Le soir, nous allons nous restaurer dans Chinatown et profitons de découvrir ce quartier.

 

Ce matin, nous avons rendez-vous au Pier 33 à 8 h 30 pour aller visiter Alcatraz. Aujourd’hui, changement de décor, il fait plus frais et Alcatraz est dans la brume. Ça ajoute un côté peu rassurant à cette visite.

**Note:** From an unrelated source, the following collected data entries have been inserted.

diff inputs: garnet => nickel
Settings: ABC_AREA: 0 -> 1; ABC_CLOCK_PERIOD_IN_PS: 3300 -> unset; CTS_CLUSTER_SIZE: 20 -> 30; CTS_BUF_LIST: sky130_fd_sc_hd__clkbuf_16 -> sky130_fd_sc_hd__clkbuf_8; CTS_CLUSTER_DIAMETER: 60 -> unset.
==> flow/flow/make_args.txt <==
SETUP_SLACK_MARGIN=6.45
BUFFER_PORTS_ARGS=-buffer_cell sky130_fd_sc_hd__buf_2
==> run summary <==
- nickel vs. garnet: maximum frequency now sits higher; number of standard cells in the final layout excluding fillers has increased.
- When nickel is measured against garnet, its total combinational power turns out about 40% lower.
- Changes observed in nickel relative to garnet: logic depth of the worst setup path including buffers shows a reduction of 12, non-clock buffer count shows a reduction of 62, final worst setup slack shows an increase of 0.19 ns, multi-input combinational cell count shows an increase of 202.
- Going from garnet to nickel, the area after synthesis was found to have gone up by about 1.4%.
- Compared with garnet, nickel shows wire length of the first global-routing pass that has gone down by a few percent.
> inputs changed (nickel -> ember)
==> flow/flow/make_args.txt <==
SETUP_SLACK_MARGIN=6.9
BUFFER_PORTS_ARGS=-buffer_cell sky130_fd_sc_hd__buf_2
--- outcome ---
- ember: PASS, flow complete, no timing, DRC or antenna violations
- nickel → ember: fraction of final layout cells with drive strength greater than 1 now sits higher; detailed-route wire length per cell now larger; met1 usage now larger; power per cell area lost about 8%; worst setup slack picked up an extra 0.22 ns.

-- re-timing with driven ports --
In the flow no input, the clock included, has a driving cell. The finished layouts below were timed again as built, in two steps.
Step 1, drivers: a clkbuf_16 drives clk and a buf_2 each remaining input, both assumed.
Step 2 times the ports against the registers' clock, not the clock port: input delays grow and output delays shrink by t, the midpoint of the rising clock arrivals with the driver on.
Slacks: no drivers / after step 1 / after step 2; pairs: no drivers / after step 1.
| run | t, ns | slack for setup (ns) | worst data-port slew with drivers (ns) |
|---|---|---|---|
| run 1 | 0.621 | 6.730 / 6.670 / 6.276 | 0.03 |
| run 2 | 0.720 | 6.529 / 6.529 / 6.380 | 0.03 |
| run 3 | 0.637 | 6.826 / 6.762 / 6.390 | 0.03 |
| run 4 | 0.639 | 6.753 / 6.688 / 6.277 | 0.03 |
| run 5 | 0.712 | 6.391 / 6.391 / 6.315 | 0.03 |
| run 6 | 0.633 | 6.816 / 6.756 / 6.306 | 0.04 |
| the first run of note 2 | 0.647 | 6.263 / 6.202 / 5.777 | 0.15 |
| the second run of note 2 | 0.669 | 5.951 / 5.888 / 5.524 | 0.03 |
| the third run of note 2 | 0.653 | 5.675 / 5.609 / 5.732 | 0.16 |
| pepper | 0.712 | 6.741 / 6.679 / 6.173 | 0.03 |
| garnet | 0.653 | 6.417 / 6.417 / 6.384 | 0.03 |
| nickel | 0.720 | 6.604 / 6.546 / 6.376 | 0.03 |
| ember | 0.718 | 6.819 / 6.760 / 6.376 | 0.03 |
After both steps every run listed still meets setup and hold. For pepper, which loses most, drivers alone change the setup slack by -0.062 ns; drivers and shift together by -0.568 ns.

La prison a été construite sur une île de 500 mètres de long. Elle est restée en fonction de 1934 à 1963 ; avec ses quartiers de haute sécurité aucun des prisonniers ne put s’échapper. De toute manière, les violents courants marins, les requins et la température basse de l’eau auraient eu raison d’eux. Le plus célèbre des prisonniers n’était autre que Al Capone qui y résida un peu plus de quatre ans.

 

Après une visite fascinante de presque trois heures, traversée de la baie incluse et avec un guide audio racontant des anecdotes par des prisonniers, des gardiens et des familles, nous rejoignons les quais, à Fisherman’s Warf. Par curiosité nous nous rendons au Pier 39 où, paraît-il, des centaines d’otaries ont élu domicile. Il est indiqué dans notre guide qu’avant de les voir, nous allons les sentir et les entendre. Je peux vous confirmer que c’est bien vrai !

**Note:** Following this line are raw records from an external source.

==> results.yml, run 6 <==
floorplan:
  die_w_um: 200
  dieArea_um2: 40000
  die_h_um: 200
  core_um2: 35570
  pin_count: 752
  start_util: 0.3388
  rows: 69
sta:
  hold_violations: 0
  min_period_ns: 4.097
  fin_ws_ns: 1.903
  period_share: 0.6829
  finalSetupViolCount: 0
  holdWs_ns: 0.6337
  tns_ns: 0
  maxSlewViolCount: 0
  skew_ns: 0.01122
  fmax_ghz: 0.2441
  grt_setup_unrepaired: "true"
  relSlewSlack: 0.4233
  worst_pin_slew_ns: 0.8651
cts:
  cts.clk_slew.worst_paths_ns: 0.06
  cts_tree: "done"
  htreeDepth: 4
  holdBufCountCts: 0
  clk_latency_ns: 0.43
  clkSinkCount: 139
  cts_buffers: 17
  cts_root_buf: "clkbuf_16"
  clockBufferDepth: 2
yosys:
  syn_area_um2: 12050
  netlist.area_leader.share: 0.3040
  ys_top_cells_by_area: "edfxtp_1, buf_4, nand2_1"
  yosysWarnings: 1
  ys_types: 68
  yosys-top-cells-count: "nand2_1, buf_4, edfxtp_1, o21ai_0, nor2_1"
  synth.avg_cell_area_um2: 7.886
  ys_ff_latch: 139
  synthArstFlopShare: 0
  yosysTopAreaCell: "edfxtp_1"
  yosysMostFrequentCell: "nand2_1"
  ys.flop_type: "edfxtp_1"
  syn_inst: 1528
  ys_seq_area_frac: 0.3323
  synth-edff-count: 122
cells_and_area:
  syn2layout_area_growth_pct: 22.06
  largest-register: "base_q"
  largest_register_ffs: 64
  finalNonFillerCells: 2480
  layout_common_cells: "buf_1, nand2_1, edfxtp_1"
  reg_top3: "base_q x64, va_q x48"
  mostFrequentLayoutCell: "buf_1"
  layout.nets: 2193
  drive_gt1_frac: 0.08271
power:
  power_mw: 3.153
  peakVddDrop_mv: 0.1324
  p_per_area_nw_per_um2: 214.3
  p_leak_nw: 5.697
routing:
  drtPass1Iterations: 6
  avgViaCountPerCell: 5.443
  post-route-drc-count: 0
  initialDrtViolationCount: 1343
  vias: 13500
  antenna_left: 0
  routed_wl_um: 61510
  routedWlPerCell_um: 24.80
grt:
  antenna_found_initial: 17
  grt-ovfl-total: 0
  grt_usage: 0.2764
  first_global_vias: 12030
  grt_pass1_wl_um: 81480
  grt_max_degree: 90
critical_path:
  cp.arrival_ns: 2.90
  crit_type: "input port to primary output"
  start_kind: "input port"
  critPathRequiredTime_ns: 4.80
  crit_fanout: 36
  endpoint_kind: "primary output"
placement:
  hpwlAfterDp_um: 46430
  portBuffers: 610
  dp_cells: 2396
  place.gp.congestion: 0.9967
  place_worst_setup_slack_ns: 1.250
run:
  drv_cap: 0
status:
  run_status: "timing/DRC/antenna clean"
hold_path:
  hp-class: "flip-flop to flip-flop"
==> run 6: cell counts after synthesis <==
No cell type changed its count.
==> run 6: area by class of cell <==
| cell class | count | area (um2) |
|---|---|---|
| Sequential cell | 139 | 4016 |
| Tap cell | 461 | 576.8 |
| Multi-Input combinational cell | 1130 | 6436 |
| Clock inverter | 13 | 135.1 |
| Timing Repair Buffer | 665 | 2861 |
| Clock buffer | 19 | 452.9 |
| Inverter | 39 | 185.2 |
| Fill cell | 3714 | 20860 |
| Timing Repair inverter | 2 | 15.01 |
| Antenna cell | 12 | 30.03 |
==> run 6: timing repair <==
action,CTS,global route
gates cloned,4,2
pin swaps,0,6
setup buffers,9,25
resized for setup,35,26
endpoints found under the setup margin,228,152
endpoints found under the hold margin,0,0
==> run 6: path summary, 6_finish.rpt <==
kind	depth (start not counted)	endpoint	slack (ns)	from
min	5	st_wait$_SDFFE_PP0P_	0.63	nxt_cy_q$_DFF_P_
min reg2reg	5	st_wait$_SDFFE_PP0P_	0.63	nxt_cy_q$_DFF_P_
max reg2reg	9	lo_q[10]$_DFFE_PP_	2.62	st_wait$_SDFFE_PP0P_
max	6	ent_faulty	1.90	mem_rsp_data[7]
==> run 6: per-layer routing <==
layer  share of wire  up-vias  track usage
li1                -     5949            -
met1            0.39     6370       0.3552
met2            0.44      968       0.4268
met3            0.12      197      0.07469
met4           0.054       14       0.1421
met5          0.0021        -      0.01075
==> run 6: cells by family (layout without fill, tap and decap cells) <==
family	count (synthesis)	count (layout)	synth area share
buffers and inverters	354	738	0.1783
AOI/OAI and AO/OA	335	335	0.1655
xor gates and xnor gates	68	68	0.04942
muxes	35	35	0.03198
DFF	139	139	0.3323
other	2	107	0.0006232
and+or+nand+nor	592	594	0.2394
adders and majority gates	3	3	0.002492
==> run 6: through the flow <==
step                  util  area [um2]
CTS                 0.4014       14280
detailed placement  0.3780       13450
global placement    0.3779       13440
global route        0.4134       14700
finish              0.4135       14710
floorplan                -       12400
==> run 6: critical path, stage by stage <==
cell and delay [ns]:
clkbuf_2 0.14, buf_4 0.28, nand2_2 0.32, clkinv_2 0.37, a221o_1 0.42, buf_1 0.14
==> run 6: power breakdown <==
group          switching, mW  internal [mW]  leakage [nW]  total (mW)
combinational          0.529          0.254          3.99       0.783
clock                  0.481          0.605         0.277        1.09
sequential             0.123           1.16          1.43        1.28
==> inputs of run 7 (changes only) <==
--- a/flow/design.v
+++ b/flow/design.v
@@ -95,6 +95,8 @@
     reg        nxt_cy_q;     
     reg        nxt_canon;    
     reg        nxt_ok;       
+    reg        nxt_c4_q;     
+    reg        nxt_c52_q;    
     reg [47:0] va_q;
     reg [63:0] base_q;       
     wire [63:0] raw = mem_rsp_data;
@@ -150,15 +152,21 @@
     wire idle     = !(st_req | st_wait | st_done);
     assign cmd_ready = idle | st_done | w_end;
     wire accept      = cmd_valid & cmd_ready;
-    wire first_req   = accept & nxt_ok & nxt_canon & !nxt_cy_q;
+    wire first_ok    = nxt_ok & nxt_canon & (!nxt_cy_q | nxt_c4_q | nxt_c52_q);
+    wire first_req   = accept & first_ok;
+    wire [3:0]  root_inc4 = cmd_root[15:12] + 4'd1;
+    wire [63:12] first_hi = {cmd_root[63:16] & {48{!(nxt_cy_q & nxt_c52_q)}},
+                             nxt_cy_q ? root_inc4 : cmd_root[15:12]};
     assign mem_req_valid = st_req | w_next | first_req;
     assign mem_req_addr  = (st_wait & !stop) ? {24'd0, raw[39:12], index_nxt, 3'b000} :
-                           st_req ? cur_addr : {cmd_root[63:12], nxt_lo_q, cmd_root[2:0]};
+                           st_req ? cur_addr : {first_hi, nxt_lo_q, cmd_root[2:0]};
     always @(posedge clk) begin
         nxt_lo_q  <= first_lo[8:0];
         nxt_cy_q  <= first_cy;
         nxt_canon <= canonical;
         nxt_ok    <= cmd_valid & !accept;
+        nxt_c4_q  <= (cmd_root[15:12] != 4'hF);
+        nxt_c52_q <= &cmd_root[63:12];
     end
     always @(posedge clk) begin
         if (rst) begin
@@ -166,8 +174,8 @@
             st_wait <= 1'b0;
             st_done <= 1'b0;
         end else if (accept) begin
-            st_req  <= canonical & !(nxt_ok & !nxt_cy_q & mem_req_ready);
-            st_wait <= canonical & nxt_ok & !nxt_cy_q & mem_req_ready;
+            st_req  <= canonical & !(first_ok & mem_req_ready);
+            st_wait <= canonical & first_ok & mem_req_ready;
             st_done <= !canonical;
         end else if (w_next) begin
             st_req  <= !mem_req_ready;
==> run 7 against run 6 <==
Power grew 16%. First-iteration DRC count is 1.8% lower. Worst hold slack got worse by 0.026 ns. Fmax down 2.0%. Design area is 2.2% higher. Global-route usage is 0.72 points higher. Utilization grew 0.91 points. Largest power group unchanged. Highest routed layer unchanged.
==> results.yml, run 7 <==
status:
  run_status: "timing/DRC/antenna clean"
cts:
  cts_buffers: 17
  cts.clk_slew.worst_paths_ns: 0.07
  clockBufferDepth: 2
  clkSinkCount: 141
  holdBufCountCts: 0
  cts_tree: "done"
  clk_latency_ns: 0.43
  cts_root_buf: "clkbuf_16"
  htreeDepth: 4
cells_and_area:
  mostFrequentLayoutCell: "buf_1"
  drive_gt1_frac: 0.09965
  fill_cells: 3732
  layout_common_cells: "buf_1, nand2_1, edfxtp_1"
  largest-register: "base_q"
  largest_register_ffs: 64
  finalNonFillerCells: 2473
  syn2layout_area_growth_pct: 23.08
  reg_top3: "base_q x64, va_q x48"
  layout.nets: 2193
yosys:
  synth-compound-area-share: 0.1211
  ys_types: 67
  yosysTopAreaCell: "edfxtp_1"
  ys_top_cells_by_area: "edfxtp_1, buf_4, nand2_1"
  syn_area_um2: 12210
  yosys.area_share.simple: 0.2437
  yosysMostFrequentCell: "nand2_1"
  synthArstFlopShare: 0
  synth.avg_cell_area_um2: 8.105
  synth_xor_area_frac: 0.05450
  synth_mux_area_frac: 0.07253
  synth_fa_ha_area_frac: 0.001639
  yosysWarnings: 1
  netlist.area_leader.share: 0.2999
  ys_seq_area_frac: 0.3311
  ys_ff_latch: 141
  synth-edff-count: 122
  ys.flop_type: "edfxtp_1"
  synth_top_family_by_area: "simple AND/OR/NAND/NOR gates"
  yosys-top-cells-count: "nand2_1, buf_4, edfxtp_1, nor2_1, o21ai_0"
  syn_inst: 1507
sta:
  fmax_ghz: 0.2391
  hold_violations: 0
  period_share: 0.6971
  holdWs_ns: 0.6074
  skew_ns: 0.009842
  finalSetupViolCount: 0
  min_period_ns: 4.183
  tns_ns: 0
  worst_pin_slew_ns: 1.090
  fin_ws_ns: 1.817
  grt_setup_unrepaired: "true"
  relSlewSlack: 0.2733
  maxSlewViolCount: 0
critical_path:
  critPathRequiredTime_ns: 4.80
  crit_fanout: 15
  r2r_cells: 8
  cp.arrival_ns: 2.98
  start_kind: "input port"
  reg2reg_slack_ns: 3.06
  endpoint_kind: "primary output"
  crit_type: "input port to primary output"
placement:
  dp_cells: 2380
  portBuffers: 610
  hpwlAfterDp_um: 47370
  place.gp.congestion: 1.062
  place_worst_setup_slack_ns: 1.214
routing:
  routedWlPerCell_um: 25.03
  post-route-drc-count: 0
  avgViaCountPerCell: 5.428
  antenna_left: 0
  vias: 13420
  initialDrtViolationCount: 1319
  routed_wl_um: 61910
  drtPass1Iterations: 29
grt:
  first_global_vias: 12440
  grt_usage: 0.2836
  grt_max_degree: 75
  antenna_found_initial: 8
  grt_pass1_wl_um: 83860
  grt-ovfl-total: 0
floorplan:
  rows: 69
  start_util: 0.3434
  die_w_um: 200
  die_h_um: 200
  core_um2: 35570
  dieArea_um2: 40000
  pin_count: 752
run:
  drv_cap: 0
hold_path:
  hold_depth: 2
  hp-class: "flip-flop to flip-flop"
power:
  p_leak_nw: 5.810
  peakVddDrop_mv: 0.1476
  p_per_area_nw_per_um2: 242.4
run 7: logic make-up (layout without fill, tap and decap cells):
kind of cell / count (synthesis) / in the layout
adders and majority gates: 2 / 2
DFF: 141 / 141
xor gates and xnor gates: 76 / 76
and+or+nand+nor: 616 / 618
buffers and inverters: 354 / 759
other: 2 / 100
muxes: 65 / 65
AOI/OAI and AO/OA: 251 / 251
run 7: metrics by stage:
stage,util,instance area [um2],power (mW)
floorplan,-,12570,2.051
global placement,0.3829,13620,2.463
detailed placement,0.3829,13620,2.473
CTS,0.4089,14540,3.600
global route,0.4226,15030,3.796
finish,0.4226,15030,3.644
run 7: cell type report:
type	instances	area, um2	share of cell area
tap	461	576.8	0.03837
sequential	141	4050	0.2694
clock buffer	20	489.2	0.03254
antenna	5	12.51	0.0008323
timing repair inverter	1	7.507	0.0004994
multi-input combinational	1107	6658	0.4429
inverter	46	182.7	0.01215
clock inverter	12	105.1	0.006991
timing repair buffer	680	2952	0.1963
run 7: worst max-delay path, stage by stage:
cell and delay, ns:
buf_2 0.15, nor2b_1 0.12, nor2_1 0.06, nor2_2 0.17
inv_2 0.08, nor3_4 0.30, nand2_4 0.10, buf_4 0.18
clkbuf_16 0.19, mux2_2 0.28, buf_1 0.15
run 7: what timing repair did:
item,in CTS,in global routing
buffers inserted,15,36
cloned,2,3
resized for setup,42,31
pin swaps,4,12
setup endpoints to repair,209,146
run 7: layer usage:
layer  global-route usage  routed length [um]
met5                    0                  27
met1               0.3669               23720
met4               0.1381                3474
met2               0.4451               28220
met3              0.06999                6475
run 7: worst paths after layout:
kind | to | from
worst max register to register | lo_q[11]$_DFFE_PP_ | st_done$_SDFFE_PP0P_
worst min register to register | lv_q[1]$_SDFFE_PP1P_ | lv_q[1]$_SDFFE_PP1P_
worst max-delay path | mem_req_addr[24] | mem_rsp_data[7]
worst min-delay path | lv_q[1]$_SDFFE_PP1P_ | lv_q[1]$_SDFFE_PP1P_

Le quartier est très sympa, des artistes animent les rues. Nous flânons dans la ville. Puis nous nous dirigeons sur Power Street afin d’admirer d’un peu plus près les fameux cable cars, tramways en fonction depuis 1873. Le mécanisme est simple, un câble souterrain défile à une vitesse constante de 15 km/h. Le conducteur actionne une pince pour le faire avancer ou le relâche pour l’arrêter. Un métier très physique.

 

Pour notre dernière soirée, nous nous dirigeons au centre ville afin d’y admirer les buildings éclairés.

 

Ce matin, nous ne sommes pas pressés. Nous devons être à l’aéroport vers les 14 h 00. Nous avons vu l’essentiel de la ville. Nous avons du temps mais pas assez pour « sortir du quartier ». Nous décidons d’aller visiter le musée du cable car. Nous y allions sans grande conviction mais ce choix s’avéra très instructif et intéressant.

 

Notre shuttle est arrivé, il est déjà l’heure de nous rendre à l’aéroport international. Un dernier repas à l’américaine et nous voilà embarqués dans un Boeing 747-400, vol n° 284 de British Airways. Après plus de 10 heures de vol, nous atterrissons à Londres Heathrow. Moins de trois heures d’attente et nous voilà dans le vol n° 732 en direction de la maison…

Nous gardons de notre visite de l’Ouest un excellent souvenir.

 

Un programme riche et complet qui nous a permis de découvrir les points essentiels de cette partie du pays.